*** Opening of DATA EXCERPTS ***
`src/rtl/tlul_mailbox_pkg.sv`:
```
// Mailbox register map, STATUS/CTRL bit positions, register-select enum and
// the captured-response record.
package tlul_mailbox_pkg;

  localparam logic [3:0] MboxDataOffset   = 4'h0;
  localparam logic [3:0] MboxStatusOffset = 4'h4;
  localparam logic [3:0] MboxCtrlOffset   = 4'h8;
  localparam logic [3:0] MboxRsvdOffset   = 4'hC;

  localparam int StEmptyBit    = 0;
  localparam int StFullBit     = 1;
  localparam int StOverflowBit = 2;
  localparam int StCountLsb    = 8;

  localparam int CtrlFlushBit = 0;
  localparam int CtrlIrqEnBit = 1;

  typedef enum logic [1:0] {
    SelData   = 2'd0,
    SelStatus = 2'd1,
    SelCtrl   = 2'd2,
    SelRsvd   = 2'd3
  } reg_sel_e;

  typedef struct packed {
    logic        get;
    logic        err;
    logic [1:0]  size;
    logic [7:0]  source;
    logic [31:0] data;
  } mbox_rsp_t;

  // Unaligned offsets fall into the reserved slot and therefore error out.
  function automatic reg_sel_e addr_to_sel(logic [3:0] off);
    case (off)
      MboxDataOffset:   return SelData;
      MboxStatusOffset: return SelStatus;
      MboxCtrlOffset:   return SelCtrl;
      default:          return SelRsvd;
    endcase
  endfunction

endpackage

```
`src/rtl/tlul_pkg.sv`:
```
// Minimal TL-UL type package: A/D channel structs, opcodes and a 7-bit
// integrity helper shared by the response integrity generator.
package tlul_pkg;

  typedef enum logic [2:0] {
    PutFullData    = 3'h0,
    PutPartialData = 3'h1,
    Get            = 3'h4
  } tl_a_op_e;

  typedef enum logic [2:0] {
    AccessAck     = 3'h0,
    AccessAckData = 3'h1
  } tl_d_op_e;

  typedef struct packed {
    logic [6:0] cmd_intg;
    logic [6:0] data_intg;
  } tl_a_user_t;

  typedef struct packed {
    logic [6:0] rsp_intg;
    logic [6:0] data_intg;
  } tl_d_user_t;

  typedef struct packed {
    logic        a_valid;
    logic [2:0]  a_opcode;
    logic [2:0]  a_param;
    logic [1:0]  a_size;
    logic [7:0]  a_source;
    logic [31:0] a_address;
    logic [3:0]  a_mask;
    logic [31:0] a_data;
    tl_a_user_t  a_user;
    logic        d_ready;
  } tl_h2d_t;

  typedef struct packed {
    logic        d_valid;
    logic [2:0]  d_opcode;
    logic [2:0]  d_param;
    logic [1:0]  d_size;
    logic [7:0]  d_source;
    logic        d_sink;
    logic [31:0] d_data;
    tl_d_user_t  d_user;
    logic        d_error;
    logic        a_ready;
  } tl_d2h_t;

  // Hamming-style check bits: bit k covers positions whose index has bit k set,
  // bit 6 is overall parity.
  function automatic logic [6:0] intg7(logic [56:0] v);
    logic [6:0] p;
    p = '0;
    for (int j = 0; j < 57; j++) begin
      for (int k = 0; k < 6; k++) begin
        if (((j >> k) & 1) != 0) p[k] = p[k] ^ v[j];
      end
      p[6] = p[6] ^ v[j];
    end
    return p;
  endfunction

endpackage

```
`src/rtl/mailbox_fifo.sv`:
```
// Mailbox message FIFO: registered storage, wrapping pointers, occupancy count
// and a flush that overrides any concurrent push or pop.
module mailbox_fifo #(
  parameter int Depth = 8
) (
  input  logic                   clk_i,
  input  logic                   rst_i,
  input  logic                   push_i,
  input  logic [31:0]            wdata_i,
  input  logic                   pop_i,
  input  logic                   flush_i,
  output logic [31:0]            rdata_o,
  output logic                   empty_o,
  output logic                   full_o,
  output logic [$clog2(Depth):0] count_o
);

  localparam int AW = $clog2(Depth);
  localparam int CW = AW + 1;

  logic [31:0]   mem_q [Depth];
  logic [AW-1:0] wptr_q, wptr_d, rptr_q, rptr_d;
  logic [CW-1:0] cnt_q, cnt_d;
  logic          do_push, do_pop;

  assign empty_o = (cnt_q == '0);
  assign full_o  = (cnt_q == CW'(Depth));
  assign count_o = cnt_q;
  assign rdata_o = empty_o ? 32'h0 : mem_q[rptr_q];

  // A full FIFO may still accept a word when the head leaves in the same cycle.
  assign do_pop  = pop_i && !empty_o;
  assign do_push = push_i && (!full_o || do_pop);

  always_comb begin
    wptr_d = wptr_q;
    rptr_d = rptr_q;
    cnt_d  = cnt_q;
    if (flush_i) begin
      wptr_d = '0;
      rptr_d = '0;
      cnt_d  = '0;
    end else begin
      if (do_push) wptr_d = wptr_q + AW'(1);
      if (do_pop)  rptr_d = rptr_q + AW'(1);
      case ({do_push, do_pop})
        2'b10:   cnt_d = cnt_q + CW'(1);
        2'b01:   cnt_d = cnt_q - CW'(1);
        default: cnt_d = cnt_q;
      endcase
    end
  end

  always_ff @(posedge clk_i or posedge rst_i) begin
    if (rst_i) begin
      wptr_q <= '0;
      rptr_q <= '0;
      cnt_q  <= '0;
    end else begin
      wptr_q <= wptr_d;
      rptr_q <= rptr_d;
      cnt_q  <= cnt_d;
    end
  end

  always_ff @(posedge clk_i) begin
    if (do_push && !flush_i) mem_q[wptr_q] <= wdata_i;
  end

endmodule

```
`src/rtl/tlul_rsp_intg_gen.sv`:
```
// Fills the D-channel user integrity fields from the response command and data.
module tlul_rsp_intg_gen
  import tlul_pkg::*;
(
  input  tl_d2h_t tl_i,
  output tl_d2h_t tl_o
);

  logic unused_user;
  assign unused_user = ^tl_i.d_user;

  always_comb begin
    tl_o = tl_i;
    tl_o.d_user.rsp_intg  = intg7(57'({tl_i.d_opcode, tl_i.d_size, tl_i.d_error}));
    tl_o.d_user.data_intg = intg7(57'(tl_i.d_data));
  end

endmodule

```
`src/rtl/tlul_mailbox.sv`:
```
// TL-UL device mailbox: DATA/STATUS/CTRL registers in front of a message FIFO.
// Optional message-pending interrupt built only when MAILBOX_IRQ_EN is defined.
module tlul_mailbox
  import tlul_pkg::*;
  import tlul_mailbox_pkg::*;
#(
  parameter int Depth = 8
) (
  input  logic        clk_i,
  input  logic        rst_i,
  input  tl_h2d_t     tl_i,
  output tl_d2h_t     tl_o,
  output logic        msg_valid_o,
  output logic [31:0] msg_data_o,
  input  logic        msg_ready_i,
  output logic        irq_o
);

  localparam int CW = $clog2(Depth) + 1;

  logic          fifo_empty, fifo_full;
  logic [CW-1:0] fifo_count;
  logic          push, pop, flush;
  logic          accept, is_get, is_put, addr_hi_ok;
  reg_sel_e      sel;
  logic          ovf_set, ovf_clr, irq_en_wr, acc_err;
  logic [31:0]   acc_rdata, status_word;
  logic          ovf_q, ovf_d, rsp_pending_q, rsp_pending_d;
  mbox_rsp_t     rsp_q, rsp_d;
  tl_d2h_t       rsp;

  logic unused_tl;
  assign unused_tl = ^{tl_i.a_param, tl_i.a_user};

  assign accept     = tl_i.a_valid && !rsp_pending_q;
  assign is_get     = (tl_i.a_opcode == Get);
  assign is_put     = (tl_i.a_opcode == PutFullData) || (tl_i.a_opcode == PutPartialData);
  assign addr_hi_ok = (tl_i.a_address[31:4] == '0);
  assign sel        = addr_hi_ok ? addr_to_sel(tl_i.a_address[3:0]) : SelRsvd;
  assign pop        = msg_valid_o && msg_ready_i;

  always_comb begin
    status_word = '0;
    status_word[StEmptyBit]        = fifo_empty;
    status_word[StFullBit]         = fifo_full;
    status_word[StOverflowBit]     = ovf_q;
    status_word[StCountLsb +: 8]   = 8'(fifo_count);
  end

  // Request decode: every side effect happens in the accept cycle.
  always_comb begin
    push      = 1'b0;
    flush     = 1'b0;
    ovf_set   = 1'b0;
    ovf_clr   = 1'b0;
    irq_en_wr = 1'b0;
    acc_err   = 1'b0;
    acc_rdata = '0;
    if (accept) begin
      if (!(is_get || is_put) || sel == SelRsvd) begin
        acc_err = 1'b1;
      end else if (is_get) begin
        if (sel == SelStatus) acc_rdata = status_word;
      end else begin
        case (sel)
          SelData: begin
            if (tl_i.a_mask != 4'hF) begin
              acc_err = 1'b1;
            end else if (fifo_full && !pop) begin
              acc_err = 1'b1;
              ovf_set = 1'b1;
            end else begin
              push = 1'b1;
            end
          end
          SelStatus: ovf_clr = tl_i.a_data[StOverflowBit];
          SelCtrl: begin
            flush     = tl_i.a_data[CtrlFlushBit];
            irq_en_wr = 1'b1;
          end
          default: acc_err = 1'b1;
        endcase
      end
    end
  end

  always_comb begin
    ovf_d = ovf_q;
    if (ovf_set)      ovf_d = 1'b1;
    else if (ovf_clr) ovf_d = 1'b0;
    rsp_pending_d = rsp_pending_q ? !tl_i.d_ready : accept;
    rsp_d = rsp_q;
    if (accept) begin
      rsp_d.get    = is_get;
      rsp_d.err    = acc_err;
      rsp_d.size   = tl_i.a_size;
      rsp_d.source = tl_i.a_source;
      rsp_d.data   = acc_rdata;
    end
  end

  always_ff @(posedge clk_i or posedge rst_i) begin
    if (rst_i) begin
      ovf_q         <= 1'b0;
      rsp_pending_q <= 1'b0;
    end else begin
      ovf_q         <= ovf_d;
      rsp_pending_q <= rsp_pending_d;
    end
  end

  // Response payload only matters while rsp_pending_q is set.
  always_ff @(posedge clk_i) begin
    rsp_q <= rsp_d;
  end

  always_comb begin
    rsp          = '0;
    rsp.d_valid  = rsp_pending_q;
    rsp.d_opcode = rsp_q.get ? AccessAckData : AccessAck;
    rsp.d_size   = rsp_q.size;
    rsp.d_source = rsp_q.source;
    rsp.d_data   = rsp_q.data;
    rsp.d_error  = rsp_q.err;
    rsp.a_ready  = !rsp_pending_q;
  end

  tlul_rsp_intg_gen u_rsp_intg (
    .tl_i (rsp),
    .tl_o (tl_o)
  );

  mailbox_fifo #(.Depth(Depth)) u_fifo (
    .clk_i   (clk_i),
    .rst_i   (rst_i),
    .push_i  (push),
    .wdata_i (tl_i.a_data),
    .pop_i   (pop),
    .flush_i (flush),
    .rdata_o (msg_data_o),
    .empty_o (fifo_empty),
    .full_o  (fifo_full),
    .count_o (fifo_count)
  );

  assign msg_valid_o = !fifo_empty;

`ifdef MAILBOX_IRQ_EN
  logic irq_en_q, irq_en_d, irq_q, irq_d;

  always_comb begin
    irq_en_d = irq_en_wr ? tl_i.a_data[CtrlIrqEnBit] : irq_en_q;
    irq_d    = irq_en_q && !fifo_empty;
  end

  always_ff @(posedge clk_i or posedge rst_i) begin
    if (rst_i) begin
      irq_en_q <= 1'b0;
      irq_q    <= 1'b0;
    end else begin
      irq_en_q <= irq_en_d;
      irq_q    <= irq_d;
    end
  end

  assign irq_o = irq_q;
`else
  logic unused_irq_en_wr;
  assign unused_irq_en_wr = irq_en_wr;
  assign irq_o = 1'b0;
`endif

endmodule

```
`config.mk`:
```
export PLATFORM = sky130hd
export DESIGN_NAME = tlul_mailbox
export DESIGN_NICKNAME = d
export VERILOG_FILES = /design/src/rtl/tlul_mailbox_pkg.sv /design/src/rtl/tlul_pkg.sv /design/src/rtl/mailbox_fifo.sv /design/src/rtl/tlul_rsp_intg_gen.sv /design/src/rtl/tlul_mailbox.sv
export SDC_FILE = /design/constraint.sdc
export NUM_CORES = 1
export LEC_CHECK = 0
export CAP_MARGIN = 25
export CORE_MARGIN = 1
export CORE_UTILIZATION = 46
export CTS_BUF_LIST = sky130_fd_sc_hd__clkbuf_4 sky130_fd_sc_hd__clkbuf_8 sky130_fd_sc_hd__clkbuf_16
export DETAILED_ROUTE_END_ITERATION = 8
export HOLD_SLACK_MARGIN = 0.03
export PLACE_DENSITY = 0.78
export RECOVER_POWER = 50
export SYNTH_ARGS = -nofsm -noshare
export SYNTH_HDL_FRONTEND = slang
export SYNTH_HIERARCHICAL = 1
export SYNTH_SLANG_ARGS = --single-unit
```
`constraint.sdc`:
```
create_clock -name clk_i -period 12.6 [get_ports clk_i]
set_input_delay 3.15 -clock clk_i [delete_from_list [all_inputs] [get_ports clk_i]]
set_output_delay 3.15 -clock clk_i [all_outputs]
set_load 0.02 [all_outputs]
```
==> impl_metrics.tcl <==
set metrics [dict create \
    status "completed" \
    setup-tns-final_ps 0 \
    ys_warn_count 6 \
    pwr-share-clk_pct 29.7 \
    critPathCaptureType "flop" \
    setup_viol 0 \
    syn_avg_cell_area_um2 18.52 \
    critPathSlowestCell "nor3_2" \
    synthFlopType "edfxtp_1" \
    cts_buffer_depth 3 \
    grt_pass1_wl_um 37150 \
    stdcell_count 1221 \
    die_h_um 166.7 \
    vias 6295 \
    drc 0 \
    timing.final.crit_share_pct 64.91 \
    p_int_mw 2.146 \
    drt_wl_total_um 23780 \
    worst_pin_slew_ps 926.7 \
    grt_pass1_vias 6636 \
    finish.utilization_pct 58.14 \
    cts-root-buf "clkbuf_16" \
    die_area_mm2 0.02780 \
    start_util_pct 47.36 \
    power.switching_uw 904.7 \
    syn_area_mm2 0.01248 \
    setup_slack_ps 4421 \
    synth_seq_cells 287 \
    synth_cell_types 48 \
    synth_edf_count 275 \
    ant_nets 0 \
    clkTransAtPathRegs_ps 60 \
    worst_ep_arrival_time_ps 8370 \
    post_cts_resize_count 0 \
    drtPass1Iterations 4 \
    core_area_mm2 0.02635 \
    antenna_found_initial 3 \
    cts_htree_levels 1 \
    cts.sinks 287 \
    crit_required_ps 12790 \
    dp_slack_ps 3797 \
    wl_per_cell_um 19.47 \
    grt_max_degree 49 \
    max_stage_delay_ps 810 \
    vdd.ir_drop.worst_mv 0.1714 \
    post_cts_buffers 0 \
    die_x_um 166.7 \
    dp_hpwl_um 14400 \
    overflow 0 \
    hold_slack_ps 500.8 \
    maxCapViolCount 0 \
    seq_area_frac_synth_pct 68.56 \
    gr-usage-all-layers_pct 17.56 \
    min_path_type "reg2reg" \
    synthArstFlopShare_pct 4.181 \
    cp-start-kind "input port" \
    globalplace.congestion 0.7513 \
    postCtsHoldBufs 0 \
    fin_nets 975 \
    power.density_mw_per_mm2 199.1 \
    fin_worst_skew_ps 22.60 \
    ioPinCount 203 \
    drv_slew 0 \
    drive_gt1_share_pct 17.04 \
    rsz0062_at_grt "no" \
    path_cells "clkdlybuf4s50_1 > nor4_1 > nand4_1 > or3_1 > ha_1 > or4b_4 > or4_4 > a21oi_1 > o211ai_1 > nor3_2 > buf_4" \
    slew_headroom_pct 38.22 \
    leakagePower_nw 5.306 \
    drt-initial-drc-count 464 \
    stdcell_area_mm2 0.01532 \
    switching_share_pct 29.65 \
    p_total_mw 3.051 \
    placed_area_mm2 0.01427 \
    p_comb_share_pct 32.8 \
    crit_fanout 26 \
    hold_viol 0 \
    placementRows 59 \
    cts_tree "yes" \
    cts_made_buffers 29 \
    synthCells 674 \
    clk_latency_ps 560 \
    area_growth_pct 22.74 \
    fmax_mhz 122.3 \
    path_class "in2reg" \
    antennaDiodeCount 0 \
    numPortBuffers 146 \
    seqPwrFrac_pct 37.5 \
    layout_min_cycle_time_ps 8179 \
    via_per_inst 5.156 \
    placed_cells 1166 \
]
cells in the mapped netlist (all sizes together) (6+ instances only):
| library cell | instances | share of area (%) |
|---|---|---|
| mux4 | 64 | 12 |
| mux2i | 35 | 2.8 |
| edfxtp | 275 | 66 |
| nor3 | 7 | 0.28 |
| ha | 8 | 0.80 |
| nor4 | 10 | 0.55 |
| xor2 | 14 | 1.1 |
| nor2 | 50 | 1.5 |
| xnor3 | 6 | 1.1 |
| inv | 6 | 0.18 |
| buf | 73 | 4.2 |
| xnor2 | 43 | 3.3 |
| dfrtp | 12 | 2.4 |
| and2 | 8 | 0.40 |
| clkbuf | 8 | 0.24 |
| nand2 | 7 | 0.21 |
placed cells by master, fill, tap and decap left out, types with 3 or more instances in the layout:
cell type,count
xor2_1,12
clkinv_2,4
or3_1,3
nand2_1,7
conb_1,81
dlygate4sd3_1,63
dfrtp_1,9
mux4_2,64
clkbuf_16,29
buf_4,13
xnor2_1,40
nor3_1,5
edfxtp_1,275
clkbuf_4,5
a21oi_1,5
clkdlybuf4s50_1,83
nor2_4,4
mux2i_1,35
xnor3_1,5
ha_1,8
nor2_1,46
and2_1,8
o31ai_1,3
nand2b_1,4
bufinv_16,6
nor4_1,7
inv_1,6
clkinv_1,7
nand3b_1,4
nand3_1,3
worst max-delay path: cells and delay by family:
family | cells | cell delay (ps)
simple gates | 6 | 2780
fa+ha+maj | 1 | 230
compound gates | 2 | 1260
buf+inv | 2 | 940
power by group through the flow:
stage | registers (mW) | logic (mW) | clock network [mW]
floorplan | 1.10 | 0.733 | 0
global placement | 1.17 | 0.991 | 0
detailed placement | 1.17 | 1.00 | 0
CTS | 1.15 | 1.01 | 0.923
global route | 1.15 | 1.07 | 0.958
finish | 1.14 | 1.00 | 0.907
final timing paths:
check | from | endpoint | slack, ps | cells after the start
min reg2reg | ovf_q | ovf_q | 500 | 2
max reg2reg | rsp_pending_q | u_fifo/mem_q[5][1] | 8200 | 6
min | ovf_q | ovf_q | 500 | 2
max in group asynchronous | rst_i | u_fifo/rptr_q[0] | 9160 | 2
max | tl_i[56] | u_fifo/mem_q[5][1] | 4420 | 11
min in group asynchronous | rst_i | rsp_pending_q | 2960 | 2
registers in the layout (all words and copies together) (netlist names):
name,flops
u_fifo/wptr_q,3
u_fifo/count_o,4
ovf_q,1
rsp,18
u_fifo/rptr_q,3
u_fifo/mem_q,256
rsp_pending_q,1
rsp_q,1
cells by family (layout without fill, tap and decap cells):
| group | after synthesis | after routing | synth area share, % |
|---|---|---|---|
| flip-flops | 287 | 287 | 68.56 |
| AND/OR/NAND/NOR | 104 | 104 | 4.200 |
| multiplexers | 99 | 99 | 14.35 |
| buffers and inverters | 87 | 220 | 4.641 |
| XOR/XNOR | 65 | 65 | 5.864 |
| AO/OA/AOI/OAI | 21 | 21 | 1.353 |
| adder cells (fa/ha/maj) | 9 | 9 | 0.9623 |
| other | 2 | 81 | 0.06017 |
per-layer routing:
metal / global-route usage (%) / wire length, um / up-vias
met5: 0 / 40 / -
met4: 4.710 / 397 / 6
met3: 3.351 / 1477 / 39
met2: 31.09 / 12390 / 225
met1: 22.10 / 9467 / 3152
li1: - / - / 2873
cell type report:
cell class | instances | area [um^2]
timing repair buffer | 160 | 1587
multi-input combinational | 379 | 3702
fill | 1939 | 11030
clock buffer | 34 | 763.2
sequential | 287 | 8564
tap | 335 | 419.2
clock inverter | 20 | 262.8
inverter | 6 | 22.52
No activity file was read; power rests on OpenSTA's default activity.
*** Close of DATA EXCERPTS ***
*** Opening of DATA EXCERPTS ***
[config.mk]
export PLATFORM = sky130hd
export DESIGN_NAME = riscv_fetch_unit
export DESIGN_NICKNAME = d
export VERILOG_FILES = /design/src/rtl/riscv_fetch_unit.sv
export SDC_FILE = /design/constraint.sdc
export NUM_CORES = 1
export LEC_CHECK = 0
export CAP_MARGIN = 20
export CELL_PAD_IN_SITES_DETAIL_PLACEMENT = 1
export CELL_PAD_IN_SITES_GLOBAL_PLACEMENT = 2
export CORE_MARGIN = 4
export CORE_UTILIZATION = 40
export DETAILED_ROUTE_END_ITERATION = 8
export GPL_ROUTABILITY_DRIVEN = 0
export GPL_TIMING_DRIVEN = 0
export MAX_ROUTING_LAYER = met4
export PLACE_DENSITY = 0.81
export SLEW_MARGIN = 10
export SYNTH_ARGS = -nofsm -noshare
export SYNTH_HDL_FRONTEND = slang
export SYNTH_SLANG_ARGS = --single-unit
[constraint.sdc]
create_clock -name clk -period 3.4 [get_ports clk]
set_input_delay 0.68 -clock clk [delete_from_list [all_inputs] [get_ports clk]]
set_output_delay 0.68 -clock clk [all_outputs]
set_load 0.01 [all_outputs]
*** Close of DATA EXCERPTS ***
*** Opening of DATA EXCERPTS ***
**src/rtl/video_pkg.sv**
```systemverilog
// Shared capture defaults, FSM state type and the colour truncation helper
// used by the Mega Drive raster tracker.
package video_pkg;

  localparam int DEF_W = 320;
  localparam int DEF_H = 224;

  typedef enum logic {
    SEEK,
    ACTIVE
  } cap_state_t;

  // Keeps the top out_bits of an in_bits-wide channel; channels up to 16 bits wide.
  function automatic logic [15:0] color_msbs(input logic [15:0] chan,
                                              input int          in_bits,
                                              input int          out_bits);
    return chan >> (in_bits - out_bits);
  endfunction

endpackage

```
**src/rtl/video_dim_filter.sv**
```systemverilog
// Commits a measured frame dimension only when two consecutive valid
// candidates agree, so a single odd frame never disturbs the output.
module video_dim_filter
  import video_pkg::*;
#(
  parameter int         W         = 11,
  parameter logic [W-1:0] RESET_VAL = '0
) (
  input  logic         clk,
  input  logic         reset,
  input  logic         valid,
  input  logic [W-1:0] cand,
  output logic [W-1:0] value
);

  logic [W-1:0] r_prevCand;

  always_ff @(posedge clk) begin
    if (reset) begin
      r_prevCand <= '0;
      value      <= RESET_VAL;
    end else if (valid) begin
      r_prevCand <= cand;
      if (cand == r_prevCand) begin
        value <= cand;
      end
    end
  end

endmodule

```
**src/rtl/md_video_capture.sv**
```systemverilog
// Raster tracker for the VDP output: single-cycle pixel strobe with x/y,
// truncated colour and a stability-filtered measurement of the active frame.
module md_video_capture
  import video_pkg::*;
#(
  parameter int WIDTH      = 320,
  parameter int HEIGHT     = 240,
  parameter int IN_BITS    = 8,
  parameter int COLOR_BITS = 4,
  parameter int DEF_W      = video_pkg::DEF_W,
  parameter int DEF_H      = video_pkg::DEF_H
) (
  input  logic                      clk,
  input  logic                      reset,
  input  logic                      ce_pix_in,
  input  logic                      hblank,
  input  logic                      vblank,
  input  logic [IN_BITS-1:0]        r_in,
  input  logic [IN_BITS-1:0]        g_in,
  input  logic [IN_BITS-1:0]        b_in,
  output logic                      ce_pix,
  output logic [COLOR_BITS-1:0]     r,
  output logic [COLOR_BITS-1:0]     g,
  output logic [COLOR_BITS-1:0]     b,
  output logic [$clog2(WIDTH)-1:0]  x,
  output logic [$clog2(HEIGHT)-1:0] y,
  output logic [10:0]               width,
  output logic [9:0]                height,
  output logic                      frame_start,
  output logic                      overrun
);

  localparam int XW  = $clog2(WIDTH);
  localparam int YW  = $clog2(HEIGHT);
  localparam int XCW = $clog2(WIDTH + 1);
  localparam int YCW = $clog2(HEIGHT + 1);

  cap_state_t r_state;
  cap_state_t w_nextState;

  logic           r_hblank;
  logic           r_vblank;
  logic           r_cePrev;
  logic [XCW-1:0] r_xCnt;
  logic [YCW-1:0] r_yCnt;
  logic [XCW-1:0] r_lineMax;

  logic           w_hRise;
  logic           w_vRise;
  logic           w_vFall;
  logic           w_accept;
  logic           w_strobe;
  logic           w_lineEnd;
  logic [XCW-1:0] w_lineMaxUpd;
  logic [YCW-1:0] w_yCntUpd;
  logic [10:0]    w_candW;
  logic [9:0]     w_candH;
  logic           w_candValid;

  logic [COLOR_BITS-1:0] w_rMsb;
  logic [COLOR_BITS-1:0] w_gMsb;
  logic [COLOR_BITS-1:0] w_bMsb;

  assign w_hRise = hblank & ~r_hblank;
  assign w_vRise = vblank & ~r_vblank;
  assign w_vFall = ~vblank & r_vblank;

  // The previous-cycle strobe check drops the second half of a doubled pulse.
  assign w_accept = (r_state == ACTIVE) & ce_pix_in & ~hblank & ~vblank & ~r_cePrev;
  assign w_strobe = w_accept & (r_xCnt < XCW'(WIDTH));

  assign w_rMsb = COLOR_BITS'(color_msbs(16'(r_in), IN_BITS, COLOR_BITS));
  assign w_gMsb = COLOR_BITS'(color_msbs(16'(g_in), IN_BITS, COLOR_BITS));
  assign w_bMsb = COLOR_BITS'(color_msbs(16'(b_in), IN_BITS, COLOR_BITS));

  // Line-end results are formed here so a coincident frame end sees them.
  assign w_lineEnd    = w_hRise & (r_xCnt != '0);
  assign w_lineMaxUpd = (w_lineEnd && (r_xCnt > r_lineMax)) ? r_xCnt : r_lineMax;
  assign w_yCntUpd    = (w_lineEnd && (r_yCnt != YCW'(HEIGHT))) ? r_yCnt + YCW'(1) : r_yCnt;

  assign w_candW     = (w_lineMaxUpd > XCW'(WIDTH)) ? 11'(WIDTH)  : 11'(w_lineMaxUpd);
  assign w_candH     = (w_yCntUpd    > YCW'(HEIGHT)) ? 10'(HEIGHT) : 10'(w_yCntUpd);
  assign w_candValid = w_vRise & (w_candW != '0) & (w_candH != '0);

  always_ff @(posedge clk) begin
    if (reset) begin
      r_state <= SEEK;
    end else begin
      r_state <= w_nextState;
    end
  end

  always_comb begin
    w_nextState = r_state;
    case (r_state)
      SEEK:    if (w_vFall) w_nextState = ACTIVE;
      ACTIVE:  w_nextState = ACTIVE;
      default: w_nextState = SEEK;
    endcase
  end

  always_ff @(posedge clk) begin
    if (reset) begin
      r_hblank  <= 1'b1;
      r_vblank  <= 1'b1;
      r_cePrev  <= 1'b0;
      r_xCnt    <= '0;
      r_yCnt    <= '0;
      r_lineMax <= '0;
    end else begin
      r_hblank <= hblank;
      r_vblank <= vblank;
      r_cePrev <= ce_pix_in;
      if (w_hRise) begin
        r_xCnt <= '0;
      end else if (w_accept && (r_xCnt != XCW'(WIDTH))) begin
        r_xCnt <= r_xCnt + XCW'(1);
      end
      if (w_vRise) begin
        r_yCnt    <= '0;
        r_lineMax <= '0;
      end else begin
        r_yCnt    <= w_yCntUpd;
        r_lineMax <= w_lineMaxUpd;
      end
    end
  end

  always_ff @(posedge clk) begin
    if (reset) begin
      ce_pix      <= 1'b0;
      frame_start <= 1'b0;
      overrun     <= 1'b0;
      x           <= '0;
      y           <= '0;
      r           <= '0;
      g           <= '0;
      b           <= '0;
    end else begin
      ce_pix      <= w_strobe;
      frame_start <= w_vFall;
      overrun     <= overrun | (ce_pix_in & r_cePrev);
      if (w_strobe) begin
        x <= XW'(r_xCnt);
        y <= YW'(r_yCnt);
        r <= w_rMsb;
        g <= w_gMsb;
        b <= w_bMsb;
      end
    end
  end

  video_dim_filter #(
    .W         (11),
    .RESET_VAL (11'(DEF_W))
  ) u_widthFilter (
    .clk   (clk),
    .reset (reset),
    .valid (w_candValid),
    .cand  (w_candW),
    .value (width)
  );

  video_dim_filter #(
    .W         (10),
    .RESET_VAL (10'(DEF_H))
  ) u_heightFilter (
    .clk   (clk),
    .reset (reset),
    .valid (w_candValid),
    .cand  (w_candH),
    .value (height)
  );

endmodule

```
*** Close of DATA EXCERPTS ***
- TASK PROMPT: Return the span of lines in the data above that opens at the line with "overflow 0 \" and closes at the line with "stdcell_area_mm2 0.01532 \", exactly, ends included, nothing else.

- SOLUTION FOR THIS TASK:
    overflow 0 \
    hold_slack_ps 500.8 \
    maxCapViolCount 0 \
    seq_area_frac_synth_pct 68.56 \
    gr-usage-all-layers_pct 17.56 \
    min_path_type "reg2reg" \
    synthArstFlopShare_pct 4.181 \
    cp-start-kind "input port" \
    globalplace.congestion 0.7513 \
    postCtsHoldBufs 0 \
    fin_nets 975 \
    power.density_mw_per_mm2 199.1 \
    fin_worst_skew_ps 22.60 \
    ioPinCount 203 \
    drv_slew 0 \
    drive_gt1_share_pct 17.04 \
    rsz0062_at_grt "no" \
    path_cells "clkdlybuf4s50_1 > nor4_1 > nand4_1 > or3_1 > ha_1 > or4b_4 > or4_4 > a21oi_1 > o211ai_1 > nor3_2 > buf_4" \
    slew_headroom_pct 38.22 \
    leakagePower_nw 5.306 \
    drt-initial-drc-count 464 \
    stdcell_area_mm2 0.01532 \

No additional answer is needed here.